さらに彼は、イスラエルに必要なものすべてを供給すると言いながら、2000ポンドの爆弾を除いた。「多くの罪のない人々を殺すからだ。私たちはイスラエルに必要な武器を必要なときに提供しているのです」と述べた。
ベテラン・ジャーナリストでアル・モニターのシニア・ニュース・エディターであるジョイス・カラム氏も同様に、バイデン氏の精彩を欠いたパフォーマンスに衝撃を受けた。
「ジョー・バイデン大統領にとって、これは非常に悪い討論会でした」と彼女はアラブニュースに語った。彼が副大統領だったときにインタビューし、過去の選挙でも取材し、複数の討論会を見てきた者として言えるのは、今回は間違いなく彼の最悪だったということです」
「声、スタイル、話し方。アメリカの大統領である彼はひ弱に見え、弱々しく見えました」
カラム氏は、バイデン氏のパフォーマンスが弱かったこともあり、トランプ氏がトップになったと考えている。

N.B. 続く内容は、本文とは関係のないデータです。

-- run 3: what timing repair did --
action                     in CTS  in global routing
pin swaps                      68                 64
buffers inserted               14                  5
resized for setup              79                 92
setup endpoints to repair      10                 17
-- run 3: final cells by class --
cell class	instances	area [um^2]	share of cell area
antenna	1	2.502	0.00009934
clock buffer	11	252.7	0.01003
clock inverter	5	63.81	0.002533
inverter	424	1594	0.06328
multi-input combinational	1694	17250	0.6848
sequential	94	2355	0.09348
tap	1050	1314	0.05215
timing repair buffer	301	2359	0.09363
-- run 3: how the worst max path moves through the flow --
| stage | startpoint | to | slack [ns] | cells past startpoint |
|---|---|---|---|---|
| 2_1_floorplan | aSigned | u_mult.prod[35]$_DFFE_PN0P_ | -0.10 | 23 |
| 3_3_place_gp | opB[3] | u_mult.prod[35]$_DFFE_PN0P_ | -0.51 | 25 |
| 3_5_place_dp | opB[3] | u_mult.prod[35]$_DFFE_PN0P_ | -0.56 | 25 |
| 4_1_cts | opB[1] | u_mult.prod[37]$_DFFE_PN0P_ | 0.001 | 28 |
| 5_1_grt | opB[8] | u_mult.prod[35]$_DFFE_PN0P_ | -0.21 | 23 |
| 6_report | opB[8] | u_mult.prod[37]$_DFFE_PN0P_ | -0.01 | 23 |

「ドナルド・トランプがこの討論会で勝利し、圧勝したのは、彼が人気のある政策や先見性のあるアイデアを提供したからではなく、バイデン氏が支離滅裂だったからだというのが、オブザーバーの間でのコンセンサスです」
「バイデン氏が何を言っているのか理解できないこともあったし、文章を最後まで述べることがなかった場面もありました」
今、多くのコメンテーターの間で疑問視されているのは、民主党がバイデン候補の背後に結集するのか、それとも11月の大統領選に出馬する候補者を土壇場で変更するのか、ということである。
「この2人(バイデンとトランプ)が再び討論するのか、バイデン氏が最終的に民主党候補になるのかはわからない」とカラム氏。

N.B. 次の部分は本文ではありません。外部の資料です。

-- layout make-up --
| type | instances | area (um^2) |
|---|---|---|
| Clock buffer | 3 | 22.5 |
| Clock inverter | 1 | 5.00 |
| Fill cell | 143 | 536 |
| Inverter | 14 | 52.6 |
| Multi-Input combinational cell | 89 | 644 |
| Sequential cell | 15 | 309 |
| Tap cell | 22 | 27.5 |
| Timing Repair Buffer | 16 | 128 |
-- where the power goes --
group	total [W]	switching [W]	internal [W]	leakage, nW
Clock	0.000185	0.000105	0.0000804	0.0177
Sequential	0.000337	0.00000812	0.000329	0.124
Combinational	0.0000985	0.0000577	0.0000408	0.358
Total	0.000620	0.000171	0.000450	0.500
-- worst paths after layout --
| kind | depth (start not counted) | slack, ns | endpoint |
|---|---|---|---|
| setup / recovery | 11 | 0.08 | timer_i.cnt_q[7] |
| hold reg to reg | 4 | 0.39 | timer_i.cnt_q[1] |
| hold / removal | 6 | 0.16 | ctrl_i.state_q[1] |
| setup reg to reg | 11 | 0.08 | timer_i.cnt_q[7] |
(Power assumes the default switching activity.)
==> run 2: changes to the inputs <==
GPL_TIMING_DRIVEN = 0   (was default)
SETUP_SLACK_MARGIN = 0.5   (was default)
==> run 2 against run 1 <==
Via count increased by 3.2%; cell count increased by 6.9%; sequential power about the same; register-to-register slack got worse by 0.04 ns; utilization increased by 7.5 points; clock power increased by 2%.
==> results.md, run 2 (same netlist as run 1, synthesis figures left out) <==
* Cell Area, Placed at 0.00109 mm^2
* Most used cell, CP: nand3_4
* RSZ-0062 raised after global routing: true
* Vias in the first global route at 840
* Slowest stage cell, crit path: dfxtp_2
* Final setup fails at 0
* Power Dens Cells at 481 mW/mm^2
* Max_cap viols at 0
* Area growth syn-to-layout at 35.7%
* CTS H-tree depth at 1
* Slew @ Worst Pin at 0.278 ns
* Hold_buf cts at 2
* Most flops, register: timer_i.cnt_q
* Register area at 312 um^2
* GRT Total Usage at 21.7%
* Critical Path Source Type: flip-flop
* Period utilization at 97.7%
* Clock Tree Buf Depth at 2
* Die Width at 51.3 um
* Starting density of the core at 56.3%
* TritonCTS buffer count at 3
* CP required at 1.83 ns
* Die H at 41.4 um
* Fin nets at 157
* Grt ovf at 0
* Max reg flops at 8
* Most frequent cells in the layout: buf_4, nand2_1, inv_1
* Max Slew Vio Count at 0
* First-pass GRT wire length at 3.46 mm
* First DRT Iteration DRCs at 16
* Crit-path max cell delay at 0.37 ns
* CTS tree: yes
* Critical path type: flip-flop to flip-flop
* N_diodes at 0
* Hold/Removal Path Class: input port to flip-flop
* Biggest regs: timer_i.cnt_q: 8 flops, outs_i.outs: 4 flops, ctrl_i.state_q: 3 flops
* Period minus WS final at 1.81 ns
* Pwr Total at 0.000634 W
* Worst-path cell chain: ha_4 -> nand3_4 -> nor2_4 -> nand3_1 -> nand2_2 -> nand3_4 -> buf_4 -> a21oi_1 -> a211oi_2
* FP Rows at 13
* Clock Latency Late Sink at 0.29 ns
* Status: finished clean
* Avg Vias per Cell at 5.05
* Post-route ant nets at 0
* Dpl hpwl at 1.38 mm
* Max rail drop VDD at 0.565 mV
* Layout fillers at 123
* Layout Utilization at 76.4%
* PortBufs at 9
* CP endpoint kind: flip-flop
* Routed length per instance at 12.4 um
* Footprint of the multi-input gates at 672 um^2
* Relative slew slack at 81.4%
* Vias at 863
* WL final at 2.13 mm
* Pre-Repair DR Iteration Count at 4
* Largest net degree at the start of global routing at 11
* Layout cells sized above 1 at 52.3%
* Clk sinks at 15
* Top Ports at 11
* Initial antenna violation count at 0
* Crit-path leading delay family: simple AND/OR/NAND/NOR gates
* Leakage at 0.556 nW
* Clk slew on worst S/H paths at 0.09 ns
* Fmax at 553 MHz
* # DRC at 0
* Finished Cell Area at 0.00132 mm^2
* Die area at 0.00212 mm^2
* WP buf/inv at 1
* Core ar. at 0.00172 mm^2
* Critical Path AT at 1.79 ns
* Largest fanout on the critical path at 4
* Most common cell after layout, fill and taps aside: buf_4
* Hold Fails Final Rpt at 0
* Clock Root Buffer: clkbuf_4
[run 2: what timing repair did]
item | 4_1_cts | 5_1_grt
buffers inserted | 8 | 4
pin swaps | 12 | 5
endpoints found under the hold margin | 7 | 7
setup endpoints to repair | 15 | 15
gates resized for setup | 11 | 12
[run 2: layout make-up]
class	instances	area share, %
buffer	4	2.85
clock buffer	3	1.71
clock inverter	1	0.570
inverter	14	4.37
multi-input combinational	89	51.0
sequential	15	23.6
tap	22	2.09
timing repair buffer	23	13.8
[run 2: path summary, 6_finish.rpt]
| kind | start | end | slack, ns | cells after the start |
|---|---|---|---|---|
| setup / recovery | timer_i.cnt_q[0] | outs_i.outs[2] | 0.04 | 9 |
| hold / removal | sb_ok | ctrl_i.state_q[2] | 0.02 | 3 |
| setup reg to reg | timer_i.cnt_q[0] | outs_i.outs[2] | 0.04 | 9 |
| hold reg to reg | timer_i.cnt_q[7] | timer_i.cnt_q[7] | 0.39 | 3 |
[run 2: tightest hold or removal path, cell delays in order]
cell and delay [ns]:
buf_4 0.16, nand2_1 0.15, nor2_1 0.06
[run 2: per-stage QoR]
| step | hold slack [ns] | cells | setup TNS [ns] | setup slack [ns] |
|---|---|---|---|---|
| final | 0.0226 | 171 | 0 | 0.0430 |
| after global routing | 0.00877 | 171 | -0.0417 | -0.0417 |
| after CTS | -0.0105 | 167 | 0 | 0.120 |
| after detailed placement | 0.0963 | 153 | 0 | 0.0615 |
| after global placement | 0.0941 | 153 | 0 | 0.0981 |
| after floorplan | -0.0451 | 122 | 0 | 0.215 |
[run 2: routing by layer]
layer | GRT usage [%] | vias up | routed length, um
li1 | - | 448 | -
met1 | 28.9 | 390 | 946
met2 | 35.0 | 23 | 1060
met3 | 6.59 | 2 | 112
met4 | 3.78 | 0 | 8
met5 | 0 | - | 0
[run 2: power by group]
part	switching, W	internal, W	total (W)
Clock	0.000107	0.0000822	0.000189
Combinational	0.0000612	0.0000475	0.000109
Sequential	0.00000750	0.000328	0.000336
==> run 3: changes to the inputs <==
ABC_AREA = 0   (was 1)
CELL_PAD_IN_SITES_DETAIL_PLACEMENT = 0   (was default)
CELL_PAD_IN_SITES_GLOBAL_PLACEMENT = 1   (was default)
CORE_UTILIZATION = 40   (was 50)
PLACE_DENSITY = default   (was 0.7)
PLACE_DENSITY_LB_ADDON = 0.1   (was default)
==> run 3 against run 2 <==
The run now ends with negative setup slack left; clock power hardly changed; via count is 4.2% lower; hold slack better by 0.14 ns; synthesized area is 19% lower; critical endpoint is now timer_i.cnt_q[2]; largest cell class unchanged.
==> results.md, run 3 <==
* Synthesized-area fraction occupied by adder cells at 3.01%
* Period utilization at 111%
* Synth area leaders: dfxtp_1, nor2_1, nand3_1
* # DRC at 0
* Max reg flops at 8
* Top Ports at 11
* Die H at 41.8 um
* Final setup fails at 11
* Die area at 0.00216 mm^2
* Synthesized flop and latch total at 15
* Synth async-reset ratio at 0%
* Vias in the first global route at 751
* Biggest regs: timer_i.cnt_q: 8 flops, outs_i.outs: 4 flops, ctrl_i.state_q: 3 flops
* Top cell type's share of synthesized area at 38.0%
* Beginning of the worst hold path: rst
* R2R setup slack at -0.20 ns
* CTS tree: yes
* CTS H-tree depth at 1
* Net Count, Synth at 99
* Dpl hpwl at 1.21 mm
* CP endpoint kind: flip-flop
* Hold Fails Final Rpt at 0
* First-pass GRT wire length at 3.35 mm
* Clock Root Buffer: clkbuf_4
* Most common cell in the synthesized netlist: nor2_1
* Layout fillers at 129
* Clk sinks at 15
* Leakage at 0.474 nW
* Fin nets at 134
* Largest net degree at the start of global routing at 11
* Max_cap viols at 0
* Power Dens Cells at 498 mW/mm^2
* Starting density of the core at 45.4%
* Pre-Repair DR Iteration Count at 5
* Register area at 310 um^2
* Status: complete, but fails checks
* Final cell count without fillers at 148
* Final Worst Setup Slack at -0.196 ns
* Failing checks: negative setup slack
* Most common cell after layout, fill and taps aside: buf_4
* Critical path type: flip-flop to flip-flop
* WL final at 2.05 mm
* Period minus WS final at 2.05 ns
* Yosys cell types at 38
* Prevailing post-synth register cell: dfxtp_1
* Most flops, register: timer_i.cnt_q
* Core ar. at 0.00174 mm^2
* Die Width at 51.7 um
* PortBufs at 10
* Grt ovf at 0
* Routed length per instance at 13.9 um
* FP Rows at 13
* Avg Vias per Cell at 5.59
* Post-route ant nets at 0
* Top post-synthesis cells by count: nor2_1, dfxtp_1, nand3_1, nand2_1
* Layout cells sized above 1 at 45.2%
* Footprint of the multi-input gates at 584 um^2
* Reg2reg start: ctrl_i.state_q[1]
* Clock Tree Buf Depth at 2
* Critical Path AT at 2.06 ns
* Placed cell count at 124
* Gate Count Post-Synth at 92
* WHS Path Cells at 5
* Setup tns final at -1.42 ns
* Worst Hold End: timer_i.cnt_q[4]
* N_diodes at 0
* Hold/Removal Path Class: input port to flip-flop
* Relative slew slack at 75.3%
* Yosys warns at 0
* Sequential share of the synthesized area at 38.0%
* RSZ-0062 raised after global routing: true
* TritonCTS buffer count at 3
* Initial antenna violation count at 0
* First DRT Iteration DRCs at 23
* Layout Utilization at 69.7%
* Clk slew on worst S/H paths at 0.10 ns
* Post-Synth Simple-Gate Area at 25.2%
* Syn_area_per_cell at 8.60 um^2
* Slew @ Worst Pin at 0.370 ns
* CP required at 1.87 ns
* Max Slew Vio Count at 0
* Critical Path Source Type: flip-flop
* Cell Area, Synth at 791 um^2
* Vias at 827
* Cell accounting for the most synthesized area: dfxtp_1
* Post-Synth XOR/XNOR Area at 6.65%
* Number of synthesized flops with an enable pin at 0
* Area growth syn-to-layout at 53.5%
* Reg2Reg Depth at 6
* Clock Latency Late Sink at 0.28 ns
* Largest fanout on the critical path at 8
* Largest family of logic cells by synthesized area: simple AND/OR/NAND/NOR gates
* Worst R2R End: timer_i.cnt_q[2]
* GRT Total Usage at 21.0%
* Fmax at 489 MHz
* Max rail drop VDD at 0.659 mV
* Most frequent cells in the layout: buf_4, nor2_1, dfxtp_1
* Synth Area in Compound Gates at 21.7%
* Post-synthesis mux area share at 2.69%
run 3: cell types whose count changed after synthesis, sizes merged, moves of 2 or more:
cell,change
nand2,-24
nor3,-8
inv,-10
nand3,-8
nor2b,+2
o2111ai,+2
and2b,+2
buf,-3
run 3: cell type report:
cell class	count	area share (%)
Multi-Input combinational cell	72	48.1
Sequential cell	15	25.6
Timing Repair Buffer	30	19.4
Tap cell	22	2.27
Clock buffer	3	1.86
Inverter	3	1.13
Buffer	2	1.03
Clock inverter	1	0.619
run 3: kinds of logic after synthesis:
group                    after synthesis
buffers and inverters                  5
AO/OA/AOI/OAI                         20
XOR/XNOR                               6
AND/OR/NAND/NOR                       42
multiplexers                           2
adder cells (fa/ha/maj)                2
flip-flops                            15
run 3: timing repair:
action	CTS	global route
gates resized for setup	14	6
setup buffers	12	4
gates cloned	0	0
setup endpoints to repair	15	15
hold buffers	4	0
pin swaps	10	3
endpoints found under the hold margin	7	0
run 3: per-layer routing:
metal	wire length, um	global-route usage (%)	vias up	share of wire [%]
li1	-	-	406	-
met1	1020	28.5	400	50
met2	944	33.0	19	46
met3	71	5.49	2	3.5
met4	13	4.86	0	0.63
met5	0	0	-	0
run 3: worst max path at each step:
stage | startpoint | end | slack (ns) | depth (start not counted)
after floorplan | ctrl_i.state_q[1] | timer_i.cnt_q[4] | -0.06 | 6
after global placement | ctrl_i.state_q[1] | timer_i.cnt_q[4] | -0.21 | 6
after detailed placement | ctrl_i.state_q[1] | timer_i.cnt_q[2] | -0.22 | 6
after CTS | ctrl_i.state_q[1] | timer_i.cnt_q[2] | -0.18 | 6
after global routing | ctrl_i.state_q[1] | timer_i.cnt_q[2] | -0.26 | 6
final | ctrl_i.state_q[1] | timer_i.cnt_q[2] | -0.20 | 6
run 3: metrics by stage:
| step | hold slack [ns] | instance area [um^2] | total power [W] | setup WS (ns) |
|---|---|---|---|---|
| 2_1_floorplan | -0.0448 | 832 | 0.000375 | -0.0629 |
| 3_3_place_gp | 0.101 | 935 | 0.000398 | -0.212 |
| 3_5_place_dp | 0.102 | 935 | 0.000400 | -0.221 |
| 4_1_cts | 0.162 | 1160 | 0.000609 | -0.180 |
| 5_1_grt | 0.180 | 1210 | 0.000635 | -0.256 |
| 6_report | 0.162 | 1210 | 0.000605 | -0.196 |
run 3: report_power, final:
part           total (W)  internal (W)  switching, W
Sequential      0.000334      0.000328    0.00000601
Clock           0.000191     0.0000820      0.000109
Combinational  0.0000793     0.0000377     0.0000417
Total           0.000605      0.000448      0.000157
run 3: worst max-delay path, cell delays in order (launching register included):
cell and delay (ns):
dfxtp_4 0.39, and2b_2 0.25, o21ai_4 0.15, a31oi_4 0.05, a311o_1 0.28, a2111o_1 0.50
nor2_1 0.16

「バイデン氏が2期目を見送り、心変わりして再選を断念するのではという話がすでに出ています。そして、シカゴで民主党大会が開かれるかもしれません」
木曜夜の衝突のテーマに話を戻すと、カラム氏は、90分間の討論は、中東やガザ紛争を含む多くの問題について「あまり中身がなかった」と述べた。
「議論の大半は、経済、社会問題、医療、メディケア、財政赤字に関するものでした。しかし、特にトランプ氏からは陳腐な発言が多く見られ、中東に関しては両候補ともあまり本質的な発言は見られなかった」
討論会で印象的だったのは、トランプ氏がバイデン氏を「パレスチナ人のようになった。しかし、彼が嫌われるのは、彼が非常に悪いパレスチナ人だからだ。彼は弱いんだ」
この発言に反応して、カラム氏は言った: トランプ氏がバイデン氏を “悪いパレスチナ人 “だと非難するのは別次元の話であり、バイデン氏はガザでの戦争を終結させ、イスラエルを支援することについて質問されたとき、必ずしも説得力のある回答はしていない。ここ数カ月、選挙戦で耳にした候補者たちのトーキングポイントと同じだった」
カラム氏は、「米国の外交政策をめぐる大きな問題や、トランプ氏がウクライナ戦争を終結させるという公約をどのように達成するかといった問題については、実際の討論はほとんどなかった」と述べた。その代わり、「高尚な話や陳腐な発言が多く、中身はほとんどなかった」
また、「米国と中国の世界的な勢力争いについてもほとんど触れられなかった。中東におけるアメリカのプレゼンスと影響力の将来についてはほとんど何もなかったし、イランの核開発計画についてはまったく何も聞かなかった」
11月に最終的に誰がホワイトハウスの鍵を握るとしても、中東研究所のマクサド氏は、イスラエルとサウジアラビア間の何らかの正常化交渉は、どの次期政権にとっても優先事項だろうと考えている。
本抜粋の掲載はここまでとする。